Attendees at the open house for the IRS site’s future check out a map showing traffic counts around the 23-acre Covington complex.
COVINGTON, Ky. - They came dressed in high heels, hiking boots, and clerical collars, and they had plenty of ideas.
“They” were the nearly 200 people who attended the kick-off of the public conversation that Covington has started to discuss the future of 23 acres downtown that eventually will become available after the IRS shutters its processing facility.
By the end of the night, sticky notes attached to poster boards described a wide array of suggestions as to both what should go on the site and how the site should look:
Parks and green space. ... A plaza that could serve as a town center. ... Lots of small buildings and retail shops, similar to MainStrasse Village. ... A pedestrian connection to the nearby Ohio River. ... Entertainment. ... Water features. ... Businesses that create thousands of jobs to replace those that will be lost. ... Expansion of the Northern Kentucky Convention Center.
As for appearance, the suggestions there were varied as well, with notes calling for:
Buildings no higher than four floors. ... Diverse design aesthetics. ... Buildings that complement the older architecture downtown.
The 2½-hour open house occurred at the Northern Kentucky Convention Center last Thursday. Its purpose was to explain how residents and other stakeholders can get involved over the next few months in a process that will yield a conceptual master plan for the site and a strategy for getting development control from the federal government.
The event began with a “welcome” from Covington City Manager David Johnston and a short presentation by Kyle Reis, director of planning for Atlanta-based Cooper Carry, the global architecture and design firm hired by Covington to lead the process.
Reis stressed that consultants and the City were starting from scratch.
“This is 23 acres in the middle of the City that (currently) has no vision outside of a 50-year-old IRS site,” he said. “It’s been a hole in the urban landscape for 50 years.”
He introduced the team of experts and consultants that Cooper Carry has assembled for the 10-month study and described the four, somewhat simultaneous phases of the process: Investigate. Illuminate. Innovate. Implement.

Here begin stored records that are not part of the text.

[src/rtl/core/etp_pkg.sv]
// shared constants, types and codes for the empirical tail p-value block
// used by every module under rtl/core but etp_ram, and by the checker
package etp_pkg;

    localparam int NULL_DEPTH  = 4096;
    localparam int P_FRAC_BITS = 16;

    localparam int VALUE_W  = 32;
    localparam int ADDR_W   = $clog2(NULL_DEPTH);
    localparam int COUNT_W  = $clog2(NULL_DEPTH + 1);
    localparam int P_W      = P_FRAC_BITS + 1;
    localparam int CMD_W    = 2;
    localparam int STATUS_W = 2;

    // input command codes
    typedef enum logic [CMD_W-1:0] {
        CMD_CLEAR = 2'd0,
        CMD_LOAD  = 2'd1,
        CMD_QUERY = 2'd2
    } cmd_t;

    // result status codes
    typedef enum logic [STATUS_W-1:0] {
        ST_OK    = 2'd0,
        ST_FULL  = 2'd1,
        ST_EMPTY = 2'd2
    } status_t;

endpackage

[src/rtl/core/etp_div.sv]
// restoring divider: floor(tail * 2^P_FRAC_BITS / count), one quotient bit a cycle
// depends on etp_pkg; expects tail <= count and count nonzero
module etp_div (
    input  logic                         clk,
    input  logic                         rst_n,
    input  logic                         start,
    input  logic [etp_pkg::COUNT_W-1:0]  dividend,
    input  logic [etp_pkg::COUNT_W-1:0]  divisor,
    output logic                         done,
    output logic [etp_pkg::P_W-1:0]      quotient
);

    import etp_pkg::*;

    localparam int STEP_W = $clog2(P_FRAC_BITS + 1);

    logic                 busy_reg,    busy_next;
    logic                 done_reg,    done_next;
    logic [STEP_W-1:0]    step_reg,    step_next;
    logic [COUNT_W:0]     rem_reg,     rem_next;
    logic [COUNT_W-1:0]   dvs_reg,     dvs_next;
    logic [P_W-1:0]       quo_reg,     quo_next;
    logic [COUNT_W:0]     shifted;
    logic                 ge;

    // first step compares the plain remainder, later steps bring in a zero bit
    always_comb
    begin
        shifted = (step_reg == '0) ? rem_reg : {rem_reg[COUNT_W-1:0], 1'b0};
        ge      = shifted >= {1'b0, dvs_reg};
    end

    always_comb
    begin
        busy_next = busy_reg;
        done_next = 1'b0;
        step_next = step_reg;
        rem_next  = rem_reg;
        dvs_next  = dvs_reg;
        quo_next  = quo_reg;
        if (start)
        begin
            busy_next = 1'b1;
            step_next = '0;
            rem_next  = {1'b0, dividend};
            dvs_next  = divisor;
            quo_next  = '0;
        end
        else if (busy_reg)
        begin
            rem_next = ge ? (shifted - {1'b0, dvs_reg}) : shifted;
            quo_next = {quo_reg[P_W-2:0], ge};
            step_next = step_reg + 1'b1;
            if (step_reg == STEP_W'(P_FRAC_BITS))
            begin
                busy_next = 1'b0;
                done_next = 1'b1;
            end
        end
    end

    always_ff @(posedge clk or negedge rst_n)
    begin
        if (!rst_n)
        begin
            busy_reg <= 1'b0;
            done_reg <= 1'b0;
            step_reg <= '0;
            rem_reg  <= '0;
            dvs_reg  <= '0;
            quo_reg  <= '0;
        end
        else
        begin
            busy_reg <= busy_next;
            done_reg <= done_next;
            step_reg <= step_next;
            rem_reg  <= rem_next;
            dvs_reg  <= dvs_next;
            quo_reg  <= quo_next;
        end
    end

    assign done     = done_reg;
    assign quotient = quo_reg;

endmodule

The “Illuminate” phase will include a series of opportunities for the public to get involved. Already Cooper Carry has begun interviews with businesses, public officials, organizations, and other Covington stakeholders.
Residents will also be able to participate in on-line surveys, neighborhood workshops called “charrettes,” and a series of “civic dinners,” where organizations and individuals will host small gatherings of people for thoughtful, focused, and low-key discussions about the site.

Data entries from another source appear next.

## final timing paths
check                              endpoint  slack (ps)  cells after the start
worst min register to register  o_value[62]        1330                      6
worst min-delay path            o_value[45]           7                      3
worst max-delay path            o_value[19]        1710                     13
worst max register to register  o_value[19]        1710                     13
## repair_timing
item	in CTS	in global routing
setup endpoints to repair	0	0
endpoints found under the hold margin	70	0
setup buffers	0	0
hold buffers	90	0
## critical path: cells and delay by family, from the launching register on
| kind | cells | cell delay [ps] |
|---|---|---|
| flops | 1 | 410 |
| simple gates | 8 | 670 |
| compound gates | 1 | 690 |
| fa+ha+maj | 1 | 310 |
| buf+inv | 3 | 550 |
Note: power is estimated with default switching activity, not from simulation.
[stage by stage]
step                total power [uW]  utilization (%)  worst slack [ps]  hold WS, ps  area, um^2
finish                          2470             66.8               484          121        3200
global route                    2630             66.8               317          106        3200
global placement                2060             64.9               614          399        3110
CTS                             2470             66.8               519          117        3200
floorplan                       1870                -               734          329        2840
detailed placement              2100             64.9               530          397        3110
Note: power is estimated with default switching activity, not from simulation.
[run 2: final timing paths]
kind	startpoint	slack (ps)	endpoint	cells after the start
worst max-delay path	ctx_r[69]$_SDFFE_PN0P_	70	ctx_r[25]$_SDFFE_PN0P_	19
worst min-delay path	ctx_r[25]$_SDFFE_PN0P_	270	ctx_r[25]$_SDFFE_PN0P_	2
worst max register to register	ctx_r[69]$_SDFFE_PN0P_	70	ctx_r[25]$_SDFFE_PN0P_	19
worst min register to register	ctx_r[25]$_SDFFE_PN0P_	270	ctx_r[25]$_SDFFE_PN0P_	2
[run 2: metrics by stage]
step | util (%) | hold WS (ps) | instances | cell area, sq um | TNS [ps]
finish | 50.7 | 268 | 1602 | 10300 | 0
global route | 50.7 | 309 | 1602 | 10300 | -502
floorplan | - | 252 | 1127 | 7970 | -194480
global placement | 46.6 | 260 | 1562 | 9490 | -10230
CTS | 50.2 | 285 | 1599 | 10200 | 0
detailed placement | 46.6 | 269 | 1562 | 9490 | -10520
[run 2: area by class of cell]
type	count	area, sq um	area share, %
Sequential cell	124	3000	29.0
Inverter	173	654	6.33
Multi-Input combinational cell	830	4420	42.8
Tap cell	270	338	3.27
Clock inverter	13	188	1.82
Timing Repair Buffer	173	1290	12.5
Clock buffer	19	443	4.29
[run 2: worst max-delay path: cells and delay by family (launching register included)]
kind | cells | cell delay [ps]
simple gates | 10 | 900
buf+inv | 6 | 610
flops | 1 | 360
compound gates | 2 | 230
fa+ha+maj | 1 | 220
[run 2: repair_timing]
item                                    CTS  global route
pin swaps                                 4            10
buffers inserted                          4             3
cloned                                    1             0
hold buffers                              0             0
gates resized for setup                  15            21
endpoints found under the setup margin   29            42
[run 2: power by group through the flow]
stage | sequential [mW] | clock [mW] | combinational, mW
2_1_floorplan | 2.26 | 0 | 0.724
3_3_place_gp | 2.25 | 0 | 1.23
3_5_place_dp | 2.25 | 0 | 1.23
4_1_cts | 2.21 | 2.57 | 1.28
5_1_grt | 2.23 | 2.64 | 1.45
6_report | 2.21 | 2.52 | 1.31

(Watch the City of Covington’s communications for more information about those future events.)
Reis answered audience questions related to the federal government’s plans for the site, the future demolition of the IRS complex, whether the site would be developed by one company or several, and other issues.

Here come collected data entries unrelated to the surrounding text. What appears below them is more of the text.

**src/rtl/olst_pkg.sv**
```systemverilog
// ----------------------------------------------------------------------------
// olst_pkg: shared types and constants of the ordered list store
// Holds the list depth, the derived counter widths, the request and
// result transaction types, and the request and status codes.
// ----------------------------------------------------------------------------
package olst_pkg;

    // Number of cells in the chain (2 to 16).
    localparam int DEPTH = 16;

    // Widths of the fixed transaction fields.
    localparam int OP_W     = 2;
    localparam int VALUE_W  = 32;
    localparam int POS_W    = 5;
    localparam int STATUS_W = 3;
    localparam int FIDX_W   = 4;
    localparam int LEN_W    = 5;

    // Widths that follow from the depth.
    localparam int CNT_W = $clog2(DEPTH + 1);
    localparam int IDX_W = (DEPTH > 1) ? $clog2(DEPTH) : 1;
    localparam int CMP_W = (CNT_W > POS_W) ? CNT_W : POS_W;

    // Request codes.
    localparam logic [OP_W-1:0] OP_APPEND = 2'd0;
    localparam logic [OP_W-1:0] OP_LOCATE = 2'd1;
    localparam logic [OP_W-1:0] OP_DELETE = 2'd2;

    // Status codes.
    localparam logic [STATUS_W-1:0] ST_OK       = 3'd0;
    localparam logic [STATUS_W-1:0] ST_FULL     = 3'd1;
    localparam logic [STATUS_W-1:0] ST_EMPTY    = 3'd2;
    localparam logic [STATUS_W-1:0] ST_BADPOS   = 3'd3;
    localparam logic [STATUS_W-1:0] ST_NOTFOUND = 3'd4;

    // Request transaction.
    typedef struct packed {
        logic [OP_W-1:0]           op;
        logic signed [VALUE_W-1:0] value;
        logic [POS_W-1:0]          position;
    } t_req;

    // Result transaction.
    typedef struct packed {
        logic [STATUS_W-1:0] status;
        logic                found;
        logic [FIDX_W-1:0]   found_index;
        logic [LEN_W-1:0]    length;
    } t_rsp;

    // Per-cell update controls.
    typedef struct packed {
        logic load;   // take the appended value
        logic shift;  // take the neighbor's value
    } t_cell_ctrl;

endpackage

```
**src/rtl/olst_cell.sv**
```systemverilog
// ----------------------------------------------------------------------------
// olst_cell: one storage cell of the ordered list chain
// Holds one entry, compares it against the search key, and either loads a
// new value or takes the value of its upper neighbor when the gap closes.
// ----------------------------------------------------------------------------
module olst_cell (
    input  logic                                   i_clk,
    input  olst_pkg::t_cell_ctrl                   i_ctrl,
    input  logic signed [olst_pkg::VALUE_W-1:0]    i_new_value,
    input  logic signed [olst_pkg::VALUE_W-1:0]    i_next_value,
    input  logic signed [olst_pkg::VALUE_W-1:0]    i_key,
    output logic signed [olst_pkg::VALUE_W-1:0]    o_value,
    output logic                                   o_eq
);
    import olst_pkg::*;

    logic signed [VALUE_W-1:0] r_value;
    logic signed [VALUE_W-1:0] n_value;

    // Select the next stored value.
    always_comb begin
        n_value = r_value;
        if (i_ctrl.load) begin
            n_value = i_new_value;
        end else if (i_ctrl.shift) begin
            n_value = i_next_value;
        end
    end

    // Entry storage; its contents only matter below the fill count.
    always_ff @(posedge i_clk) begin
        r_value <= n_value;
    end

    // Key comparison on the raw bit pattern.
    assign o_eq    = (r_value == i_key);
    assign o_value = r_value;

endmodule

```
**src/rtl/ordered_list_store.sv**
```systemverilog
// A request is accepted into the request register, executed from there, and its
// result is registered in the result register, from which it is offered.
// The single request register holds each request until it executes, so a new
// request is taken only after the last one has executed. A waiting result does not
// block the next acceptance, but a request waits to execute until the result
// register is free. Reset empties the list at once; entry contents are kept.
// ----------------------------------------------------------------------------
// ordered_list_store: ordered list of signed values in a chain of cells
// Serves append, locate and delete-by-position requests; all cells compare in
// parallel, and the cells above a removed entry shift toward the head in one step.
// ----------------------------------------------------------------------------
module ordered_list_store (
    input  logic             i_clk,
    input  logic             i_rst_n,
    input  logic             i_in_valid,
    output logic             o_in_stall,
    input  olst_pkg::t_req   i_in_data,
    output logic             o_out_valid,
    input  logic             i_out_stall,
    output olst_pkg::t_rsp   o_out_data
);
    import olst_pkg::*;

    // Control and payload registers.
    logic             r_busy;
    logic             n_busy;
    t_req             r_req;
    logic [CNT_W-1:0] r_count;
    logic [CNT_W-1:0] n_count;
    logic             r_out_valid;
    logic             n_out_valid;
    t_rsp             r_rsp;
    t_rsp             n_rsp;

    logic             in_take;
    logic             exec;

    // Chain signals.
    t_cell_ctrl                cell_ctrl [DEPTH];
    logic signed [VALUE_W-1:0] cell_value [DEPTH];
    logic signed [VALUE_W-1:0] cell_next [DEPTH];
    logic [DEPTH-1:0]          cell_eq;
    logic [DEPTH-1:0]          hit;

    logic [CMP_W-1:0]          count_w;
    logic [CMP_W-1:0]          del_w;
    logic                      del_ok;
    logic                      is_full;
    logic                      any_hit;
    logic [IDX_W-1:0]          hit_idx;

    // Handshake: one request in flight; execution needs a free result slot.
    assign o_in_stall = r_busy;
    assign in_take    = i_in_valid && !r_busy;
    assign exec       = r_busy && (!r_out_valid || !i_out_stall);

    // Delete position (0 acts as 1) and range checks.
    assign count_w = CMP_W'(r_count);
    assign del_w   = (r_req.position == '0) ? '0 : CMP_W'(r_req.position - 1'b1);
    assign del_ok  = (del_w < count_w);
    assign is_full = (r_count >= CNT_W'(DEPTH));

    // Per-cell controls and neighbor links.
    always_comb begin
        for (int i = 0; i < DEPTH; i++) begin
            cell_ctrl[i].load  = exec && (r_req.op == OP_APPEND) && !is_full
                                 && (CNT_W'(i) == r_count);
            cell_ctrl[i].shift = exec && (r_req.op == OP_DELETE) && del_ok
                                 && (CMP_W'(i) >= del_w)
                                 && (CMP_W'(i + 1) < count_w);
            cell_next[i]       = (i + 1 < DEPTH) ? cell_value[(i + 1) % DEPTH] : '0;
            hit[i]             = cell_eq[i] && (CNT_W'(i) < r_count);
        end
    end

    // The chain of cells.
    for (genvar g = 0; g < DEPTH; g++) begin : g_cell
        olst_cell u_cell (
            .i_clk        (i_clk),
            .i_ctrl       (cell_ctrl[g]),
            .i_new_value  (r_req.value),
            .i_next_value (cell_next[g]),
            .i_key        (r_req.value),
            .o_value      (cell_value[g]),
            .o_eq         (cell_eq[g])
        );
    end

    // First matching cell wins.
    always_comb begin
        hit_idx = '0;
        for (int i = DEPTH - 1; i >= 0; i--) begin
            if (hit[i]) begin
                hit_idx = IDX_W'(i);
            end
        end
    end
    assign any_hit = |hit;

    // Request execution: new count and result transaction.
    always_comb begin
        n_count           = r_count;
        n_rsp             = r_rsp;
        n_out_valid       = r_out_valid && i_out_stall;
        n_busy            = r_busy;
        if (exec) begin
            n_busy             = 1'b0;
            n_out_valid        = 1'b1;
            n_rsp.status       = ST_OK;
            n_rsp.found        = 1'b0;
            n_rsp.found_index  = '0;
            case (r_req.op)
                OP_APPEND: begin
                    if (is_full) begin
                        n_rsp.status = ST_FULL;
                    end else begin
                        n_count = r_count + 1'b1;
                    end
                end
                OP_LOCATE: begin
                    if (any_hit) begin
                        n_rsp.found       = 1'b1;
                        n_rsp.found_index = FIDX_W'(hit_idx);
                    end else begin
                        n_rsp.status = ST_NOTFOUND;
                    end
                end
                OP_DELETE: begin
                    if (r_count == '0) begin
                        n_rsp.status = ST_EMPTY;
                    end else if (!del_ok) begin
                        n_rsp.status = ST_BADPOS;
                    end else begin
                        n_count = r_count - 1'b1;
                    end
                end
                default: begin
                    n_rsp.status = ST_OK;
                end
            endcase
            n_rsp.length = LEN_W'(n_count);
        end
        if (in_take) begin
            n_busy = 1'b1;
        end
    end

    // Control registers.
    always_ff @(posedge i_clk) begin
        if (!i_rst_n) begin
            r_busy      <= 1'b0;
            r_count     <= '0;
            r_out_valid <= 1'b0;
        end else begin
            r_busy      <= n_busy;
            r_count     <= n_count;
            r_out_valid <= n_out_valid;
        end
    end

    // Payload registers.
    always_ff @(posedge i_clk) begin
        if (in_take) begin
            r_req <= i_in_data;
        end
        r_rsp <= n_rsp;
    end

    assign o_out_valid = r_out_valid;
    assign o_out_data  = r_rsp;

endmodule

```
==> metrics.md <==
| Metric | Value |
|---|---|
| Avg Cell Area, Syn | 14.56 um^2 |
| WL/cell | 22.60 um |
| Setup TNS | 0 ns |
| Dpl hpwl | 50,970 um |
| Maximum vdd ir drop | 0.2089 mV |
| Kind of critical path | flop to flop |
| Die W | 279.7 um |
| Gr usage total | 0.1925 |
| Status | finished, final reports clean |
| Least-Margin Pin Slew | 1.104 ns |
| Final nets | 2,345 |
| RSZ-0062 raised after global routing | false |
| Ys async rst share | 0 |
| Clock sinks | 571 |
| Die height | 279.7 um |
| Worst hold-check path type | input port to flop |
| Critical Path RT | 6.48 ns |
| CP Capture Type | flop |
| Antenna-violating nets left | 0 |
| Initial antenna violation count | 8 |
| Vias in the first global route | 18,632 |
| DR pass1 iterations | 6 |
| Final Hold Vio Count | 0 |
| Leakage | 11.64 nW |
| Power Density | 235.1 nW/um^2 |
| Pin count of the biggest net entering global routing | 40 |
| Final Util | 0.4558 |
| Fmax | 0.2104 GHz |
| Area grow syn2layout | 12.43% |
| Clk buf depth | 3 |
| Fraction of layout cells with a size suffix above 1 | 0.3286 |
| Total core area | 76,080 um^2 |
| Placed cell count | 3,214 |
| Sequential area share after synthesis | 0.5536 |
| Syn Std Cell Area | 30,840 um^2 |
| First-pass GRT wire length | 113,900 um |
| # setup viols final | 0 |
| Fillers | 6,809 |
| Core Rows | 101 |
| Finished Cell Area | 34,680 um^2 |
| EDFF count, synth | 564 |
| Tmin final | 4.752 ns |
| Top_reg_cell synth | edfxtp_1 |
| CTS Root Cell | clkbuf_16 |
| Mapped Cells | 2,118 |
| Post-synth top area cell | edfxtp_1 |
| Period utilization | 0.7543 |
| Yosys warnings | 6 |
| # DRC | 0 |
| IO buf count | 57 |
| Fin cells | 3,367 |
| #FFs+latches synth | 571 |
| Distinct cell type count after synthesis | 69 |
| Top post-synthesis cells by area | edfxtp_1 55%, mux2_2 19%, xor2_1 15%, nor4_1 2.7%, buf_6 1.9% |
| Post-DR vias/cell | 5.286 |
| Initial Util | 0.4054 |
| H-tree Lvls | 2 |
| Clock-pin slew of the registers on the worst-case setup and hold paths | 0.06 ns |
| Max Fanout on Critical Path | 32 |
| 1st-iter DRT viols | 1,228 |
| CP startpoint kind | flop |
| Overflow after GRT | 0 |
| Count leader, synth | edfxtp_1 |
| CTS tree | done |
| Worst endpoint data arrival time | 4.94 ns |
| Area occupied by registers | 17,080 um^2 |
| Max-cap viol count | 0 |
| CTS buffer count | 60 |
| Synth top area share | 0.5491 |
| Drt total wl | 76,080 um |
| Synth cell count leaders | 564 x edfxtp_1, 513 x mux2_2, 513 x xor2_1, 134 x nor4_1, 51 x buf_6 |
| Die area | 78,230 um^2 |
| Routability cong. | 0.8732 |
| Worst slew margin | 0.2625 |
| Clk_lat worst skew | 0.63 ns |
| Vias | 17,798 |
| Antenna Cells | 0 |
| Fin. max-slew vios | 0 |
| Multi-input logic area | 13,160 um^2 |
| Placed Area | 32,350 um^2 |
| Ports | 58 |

He then invited attendees of the open house to walk around and visit six stations dedicated to various issues and themes related to the IRS and the 10-month study, including transportation and the federal government’s ownership of the site. People were able to ask questions of the consultants and, at some cases, offer their opinions about the future of the site.
Both Johnston and Reis said they were impressed with the turnout but also equally hopeful that many more people would weigh in as the process continues.
“If we don’t engage people, then plans really don’t matter,” Reis said.
Attendees posted dozens of their suggestions for the site, along with “inspirational” photos from a pile of potential design looks.
About the site
The IRS, one of Covington’s biggest employers, announced in 2016 that it would close its processing facility in fall 2019 and eliminate about 1,600 jobs. The sprawling, one-story building itself takes up about 17 acres, with parking on an additional 6 acres. The complex is controlled by the federal General Services Administration.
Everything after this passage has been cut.